TASK MATERIAL section start

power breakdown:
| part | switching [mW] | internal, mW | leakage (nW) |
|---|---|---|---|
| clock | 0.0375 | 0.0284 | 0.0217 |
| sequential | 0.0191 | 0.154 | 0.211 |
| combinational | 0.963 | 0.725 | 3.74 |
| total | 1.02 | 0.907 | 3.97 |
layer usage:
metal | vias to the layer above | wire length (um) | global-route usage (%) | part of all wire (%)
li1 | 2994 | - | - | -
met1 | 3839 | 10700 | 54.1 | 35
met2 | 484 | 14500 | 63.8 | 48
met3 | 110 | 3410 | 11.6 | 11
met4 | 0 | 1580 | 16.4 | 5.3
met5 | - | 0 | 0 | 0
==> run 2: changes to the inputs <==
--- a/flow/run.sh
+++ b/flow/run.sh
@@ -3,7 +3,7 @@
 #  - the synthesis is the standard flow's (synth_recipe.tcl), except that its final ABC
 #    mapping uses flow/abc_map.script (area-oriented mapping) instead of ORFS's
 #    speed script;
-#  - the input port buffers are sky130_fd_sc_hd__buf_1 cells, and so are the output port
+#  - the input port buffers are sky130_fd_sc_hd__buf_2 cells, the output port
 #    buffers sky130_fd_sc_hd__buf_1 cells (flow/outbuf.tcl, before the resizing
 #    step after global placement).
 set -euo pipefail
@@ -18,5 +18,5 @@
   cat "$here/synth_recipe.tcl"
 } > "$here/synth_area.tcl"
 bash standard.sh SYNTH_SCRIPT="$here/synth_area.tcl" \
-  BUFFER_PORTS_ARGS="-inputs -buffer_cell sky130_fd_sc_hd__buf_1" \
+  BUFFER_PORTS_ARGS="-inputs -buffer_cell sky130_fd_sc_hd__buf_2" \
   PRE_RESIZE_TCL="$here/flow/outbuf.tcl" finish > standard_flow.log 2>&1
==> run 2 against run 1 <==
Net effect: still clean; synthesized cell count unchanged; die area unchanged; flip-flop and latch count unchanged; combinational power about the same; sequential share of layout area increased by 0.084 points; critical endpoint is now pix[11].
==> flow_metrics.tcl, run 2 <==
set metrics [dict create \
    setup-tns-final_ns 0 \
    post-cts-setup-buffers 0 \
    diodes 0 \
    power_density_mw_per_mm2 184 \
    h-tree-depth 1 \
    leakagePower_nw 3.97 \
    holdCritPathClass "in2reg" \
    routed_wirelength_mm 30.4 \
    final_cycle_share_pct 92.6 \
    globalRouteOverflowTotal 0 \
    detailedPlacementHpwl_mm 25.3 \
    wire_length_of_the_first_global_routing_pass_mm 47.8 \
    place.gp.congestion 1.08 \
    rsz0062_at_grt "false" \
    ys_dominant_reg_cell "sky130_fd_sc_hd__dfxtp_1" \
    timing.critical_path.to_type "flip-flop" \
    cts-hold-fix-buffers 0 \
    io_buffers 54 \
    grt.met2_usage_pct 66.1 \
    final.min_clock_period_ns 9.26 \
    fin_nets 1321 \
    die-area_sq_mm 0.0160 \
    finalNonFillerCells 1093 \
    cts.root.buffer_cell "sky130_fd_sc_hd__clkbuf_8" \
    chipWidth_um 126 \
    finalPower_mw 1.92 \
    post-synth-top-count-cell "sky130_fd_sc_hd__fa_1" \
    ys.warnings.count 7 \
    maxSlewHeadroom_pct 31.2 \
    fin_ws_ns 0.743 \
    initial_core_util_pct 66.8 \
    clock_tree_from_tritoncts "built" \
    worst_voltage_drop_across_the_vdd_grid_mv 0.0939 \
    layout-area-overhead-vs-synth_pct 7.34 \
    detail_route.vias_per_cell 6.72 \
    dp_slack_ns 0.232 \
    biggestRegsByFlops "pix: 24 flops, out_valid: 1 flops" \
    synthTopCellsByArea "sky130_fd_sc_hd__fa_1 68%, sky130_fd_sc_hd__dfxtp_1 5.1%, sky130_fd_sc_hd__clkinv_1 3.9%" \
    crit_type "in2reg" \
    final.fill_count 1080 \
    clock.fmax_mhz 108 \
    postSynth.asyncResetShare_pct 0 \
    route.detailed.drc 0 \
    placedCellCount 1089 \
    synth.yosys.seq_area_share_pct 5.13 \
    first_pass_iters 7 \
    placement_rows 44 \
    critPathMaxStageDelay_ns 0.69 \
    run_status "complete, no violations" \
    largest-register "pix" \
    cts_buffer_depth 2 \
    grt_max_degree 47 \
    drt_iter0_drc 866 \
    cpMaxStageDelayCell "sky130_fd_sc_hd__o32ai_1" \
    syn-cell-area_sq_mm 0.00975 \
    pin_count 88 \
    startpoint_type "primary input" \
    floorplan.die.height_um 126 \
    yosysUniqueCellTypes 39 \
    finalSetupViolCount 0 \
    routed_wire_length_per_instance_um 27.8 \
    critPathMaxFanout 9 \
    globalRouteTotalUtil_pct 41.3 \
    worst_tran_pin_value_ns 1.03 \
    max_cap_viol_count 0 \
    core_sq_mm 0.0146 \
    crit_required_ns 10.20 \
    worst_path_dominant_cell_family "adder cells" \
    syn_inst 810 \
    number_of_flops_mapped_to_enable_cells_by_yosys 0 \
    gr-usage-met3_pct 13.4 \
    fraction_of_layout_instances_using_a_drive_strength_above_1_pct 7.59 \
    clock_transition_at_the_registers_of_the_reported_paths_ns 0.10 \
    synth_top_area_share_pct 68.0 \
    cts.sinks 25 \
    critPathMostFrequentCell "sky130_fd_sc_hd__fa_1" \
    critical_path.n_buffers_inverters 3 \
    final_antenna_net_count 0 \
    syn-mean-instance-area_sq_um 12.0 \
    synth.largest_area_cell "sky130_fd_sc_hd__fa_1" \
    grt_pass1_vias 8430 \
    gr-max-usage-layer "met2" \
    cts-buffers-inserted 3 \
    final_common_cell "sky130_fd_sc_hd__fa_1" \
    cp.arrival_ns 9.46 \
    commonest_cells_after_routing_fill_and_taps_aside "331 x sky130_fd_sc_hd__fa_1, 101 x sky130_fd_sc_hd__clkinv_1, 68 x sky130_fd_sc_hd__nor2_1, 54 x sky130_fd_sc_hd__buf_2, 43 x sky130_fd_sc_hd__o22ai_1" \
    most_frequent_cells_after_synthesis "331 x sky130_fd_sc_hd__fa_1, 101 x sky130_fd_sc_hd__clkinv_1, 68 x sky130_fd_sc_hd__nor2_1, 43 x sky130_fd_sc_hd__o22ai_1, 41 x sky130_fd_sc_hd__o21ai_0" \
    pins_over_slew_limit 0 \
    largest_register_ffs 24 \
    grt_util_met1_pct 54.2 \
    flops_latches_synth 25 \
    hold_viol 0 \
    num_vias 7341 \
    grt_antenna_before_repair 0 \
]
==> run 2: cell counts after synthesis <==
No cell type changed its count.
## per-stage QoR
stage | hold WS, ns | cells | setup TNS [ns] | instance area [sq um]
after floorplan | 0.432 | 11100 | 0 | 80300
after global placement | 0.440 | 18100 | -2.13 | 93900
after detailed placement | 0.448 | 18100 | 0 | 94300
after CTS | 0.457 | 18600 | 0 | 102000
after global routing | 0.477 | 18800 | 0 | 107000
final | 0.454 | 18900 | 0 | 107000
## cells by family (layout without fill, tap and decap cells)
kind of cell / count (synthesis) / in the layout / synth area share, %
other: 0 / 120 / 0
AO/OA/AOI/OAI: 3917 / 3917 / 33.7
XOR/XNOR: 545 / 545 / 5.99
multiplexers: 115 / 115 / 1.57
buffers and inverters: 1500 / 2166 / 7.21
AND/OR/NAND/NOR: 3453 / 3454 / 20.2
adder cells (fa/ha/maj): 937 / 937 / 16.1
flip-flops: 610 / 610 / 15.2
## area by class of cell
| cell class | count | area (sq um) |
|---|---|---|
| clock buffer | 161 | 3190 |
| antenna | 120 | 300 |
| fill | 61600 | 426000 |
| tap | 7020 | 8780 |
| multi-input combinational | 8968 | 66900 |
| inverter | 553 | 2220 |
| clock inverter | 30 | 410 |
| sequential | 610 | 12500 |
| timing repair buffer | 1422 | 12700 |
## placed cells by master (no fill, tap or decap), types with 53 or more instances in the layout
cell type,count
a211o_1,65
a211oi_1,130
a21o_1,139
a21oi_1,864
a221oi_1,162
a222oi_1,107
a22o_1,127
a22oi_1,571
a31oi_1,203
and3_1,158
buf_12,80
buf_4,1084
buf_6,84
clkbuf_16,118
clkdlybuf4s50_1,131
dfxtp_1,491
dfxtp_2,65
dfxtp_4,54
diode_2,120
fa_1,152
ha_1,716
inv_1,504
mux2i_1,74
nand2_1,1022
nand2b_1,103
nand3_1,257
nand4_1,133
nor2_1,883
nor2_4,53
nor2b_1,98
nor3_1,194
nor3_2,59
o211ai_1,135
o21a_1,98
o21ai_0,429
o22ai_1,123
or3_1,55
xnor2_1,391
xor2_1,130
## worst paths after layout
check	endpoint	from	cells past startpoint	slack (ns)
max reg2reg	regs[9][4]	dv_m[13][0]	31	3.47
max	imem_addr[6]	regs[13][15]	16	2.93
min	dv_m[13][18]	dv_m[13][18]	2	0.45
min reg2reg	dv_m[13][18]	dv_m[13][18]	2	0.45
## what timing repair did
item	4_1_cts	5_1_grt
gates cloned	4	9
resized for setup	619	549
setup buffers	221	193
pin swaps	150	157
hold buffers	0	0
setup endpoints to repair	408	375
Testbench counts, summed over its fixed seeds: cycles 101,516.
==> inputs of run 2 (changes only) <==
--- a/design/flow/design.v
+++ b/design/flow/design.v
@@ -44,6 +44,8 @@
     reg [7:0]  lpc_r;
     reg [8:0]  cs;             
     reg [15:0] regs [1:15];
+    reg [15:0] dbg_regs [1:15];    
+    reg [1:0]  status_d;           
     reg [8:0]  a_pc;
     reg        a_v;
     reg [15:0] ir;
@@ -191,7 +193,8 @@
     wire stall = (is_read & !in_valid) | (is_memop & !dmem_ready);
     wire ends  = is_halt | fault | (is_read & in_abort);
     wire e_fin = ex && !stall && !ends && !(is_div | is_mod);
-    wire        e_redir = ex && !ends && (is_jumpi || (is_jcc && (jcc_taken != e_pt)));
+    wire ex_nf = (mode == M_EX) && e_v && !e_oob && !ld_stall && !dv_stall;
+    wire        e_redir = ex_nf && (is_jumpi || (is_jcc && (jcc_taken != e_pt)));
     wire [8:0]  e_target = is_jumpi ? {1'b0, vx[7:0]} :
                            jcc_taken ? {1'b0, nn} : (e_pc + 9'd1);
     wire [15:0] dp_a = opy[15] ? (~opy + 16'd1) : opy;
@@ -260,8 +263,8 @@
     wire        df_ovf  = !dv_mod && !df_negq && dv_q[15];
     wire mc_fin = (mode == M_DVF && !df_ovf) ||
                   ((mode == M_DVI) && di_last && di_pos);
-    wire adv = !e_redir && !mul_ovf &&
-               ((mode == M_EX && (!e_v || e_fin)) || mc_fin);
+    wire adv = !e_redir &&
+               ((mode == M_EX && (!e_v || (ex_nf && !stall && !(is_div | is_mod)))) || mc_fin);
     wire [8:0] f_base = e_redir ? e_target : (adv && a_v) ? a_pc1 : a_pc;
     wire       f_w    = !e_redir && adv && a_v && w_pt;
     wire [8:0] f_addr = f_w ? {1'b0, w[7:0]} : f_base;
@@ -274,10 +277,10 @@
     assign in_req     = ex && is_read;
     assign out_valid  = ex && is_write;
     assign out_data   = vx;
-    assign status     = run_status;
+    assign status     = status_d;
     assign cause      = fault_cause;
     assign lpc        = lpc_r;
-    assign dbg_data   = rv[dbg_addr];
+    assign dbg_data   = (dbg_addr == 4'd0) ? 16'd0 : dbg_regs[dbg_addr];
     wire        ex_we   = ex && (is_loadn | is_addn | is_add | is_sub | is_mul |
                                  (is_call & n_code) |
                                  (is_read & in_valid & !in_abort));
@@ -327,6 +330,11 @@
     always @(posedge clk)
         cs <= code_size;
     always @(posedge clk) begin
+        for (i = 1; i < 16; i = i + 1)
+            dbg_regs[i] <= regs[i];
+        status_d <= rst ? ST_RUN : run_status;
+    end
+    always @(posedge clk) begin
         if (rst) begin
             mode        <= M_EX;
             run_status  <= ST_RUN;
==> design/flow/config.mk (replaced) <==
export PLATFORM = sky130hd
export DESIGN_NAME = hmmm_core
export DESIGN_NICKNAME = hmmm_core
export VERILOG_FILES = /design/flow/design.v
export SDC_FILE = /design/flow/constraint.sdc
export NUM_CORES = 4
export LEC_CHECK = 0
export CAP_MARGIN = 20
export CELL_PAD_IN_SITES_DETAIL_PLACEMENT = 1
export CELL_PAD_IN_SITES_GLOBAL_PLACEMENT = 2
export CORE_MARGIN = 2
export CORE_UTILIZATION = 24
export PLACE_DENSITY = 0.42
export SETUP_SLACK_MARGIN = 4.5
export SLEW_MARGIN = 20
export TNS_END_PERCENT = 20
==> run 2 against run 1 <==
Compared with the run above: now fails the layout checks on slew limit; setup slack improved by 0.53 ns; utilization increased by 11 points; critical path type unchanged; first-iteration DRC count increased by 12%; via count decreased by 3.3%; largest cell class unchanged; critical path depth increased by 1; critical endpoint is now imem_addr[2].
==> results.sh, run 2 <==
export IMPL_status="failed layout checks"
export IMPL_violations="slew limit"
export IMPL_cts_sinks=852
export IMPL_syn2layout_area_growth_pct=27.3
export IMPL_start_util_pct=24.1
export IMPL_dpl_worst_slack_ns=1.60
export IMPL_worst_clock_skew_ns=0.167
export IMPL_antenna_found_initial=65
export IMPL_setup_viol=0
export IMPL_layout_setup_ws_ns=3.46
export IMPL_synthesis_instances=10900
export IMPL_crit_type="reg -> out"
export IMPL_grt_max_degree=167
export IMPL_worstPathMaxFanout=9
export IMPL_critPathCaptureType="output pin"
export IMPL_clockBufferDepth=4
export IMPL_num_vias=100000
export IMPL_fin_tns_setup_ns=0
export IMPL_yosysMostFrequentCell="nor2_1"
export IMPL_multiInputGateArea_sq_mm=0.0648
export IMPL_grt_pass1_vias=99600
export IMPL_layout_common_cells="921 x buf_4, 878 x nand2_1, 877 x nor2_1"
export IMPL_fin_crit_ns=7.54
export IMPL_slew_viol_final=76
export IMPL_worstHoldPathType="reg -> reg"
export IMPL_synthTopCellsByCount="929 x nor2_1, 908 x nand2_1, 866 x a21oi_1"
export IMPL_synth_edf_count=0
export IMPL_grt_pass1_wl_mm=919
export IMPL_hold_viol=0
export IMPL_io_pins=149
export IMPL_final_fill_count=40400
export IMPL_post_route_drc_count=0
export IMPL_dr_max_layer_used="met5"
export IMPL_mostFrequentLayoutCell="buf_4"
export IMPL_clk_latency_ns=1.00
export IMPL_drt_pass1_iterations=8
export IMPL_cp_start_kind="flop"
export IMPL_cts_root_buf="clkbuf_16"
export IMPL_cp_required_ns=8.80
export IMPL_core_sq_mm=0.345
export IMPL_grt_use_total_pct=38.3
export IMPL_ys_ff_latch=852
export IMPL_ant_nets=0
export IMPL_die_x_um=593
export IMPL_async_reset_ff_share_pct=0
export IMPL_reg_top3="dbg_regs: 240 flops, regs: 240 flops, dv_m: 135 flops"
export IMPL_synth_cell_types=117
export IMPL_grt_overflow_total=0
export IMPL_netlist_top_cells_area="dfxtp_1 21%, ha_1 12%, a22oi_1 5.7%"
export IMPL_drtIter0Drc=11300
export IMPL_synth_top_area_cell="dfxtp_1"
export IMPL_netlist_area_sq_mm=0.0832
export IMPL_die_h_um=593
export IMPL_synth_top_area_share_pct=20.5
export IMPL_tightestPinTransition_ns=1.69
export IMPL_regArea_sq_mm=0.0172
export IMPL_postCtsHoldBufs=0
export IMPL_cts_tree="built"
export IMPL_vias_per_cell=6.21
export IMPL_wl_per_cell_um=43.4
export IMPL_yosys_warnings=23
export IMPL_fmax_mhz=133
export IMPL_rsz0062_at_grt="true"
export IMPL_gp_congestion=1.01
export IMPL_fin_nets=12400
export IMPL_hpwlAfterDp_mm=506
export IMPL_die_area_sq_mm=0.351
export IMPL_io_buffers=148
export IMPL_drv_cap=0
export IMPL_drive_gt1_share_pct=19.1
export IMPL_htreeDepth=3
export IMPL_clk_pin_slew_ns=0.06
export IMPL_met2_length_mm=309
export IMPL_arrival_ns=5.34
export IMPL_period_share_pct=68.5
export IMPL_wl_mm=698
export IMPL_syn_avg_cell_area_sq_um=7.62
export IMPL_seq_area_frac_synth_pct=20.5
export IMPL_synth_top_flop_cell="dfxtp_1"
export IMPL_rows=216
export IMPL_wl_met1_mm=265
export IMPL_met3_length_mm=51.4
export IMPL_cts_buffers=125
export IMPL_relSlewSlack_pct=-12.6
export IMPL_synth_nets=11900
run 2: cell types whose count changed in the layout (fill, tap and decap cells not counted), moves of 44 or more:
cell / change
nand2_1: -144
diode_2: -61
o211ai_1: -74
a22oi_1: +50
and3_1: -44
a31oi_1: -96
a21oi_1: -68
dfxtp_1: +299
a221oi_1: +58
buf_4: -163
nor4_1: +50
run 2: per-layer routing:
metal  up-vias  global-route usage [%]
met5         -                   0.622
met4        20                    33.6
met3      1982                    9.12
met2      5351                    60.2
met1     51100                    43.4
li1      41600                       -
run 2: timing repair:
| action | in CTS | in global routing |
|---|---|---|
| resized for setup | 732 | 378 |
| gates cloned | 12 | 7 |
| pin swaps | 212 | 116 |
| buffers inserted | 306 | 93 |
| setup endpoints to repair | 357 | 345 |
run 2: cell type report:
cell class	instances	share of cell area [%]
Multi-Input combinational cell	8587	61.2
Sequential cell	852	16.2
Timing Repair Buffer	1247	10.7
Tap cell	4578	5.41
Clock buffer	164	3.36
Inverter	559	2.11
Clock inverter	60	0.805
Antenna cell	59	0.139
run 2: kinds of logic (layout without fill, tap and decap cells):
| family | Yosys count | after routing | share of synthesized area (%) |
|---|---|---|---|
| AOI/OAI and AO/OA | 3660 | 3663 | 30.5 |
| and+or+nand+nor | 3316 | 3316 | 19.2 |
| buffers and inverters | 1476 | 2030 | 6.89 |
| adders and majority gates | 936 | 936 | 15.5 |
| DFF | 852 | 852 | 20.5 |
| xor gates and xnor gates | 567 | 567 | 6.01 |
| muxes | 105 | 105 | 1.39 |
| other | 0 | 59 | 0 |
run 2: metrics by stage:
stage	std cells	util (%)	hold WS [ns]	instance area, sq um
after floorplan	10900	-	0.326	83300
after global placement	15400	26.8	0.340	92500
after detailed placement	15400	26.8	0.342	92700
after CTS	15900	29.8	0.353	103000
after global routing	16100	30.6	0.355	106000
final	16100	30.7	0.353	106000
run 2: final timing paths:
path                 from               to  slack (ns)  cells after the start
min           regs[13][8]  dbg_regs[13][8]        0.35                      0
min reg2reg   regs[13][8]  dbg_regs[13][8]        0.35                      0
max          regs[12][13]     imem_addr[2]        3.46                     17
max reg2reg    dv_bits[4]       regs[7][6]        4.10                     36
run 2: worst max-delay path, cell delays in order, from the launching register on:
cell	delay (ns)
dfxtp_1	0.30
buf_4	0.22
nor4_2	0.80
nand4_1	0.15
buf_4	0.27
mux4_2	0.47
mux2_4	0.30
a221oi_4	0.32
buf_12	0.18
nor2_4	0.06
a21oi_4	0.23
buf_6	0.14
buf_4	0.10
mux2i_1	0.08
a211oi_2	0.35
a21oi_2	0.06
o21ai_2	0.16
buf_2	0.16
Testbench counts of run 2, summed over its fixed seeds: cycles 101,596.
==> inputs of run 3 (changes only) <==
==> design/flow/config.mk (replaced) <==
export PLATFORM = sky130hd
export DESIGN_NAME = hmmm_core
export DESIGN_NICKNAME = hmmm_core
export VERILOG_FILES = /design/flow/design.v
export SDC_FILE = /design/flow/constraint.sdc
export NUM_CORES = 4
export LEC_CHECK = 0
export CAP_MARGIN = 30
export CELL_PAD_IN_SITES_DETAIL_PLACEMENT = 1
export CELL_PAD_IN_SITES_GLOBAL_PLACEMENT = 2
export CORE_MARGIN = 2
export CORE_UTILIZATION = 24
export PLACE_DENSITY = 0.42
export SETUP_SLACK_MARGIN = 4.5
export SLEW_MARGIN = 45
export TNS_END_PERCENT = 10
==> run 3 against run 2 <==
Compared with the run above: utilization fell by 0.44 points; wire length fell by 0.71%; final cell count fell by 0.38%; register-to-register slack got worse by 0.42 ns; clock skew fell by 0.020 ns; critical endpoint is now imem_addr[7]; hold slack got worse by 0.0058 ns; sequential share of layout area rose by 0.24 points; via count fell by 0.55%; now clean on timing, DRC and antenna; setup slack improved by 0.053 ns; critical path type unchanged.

TASK MATERIAL section end

● **YOUR TASK**
Quote the listing word for word from its first line through the line in which "globalRouteOverflowTotal 0 \" appears.

● **SOLUTION FOR THIS TASK**
power breakdown:
| part | switching [mW] | internal, mW | leakage (nW) |
|---|---|---|---|
| clock | 0.0375 | 0.0284 | 0.0217 |
| sequential | 0.0191 | 0.154 | 0.211 |
| combinational | 0.963 | 0.725 | 3.74 |
| total | 1.02 | 0.907 | 3.97 |
layer usage:
metal | vias to the layer above | wire length (um) | global-route usage (%) | part of all wire (%)
li1 | 2994 | - | - | -
met1 | 3839 | 10700 | 54.1 | 35
met2 | 484 | 14500 | 63.8 | 48
met3 | 110 | 3410 | 11.6 | 11
met4 | 0 | 1580 | 16.4 | 5.3
met5 | - | 0 | 0 | 0
==> run 2: changes to the inputs <==
--- a/flow/run.sh
+++ b/flow/run.sh
@@ -3,7 +3,7 @@
 #  - the synthesis is the standard flow's (synth_recipe.tcl), except that its final ABC
 #    mapping uses flow/abc_map.script (area-oriented mapping) instead of ORFS's
 #    speed script;
-#  - the input port buffers are sky130_fd_sc_hd__buf_1 cells, and so are the output port
+#  - the input port buffers are sky130_fd_sc_hd__buf_2 cells, the output port
 #    buffers sky130_fd_sc_hd__buf_1 cells (flow/outbuf.tcl, before the resizing
 #    step after global placement).
 set -euo pipefail
@@ -18,5 +18,5 @@
   cat "$here/synth_recipe.tcl"
 } > "$here/synth_area.tcl"
 bash standard.sh SYNTH_SCRIPT="$here/synth_area.tcl" \
-  BUFFER_PORTS_ARGS="-inputs -buffer_cell sky130_fd_sc_hd__buf_1" \
+  BUFFER_PORTS_ARGS="-inputs -buffer_cell sky130_fd_sc_hd__buf_2" \
   PRE_RESIZE_TCL="$here/flow/outbuf.tcl" finish > standard_flow.log 2>&1
==> run 2 against run 1 <==
Net effect: still clean; synthesized cell count unchanged; die area unchanged; flip-flop and latch count unchanged; combinational power about the same; sequential share of layout area increased by 0.084 points; critical endpoint is now pix[11].
==> flow_metrics.tcl, run 2 <==
set metrics [dict create \
    setup-tns-final_ns 0 \
    post-cts-setup-buffers 0 \
    diodes 0 \
    power_density_mw_per_mm2 184 \
    h-tree-depth 1 \
    leakagePower_nw 3.97 \
    holdCritPathClass "in2reg" \
    routed_wirelength_mm 30.4 \
    final_cycle_share_pct 92.6 \
    globalRouteOverflowTotal 0 \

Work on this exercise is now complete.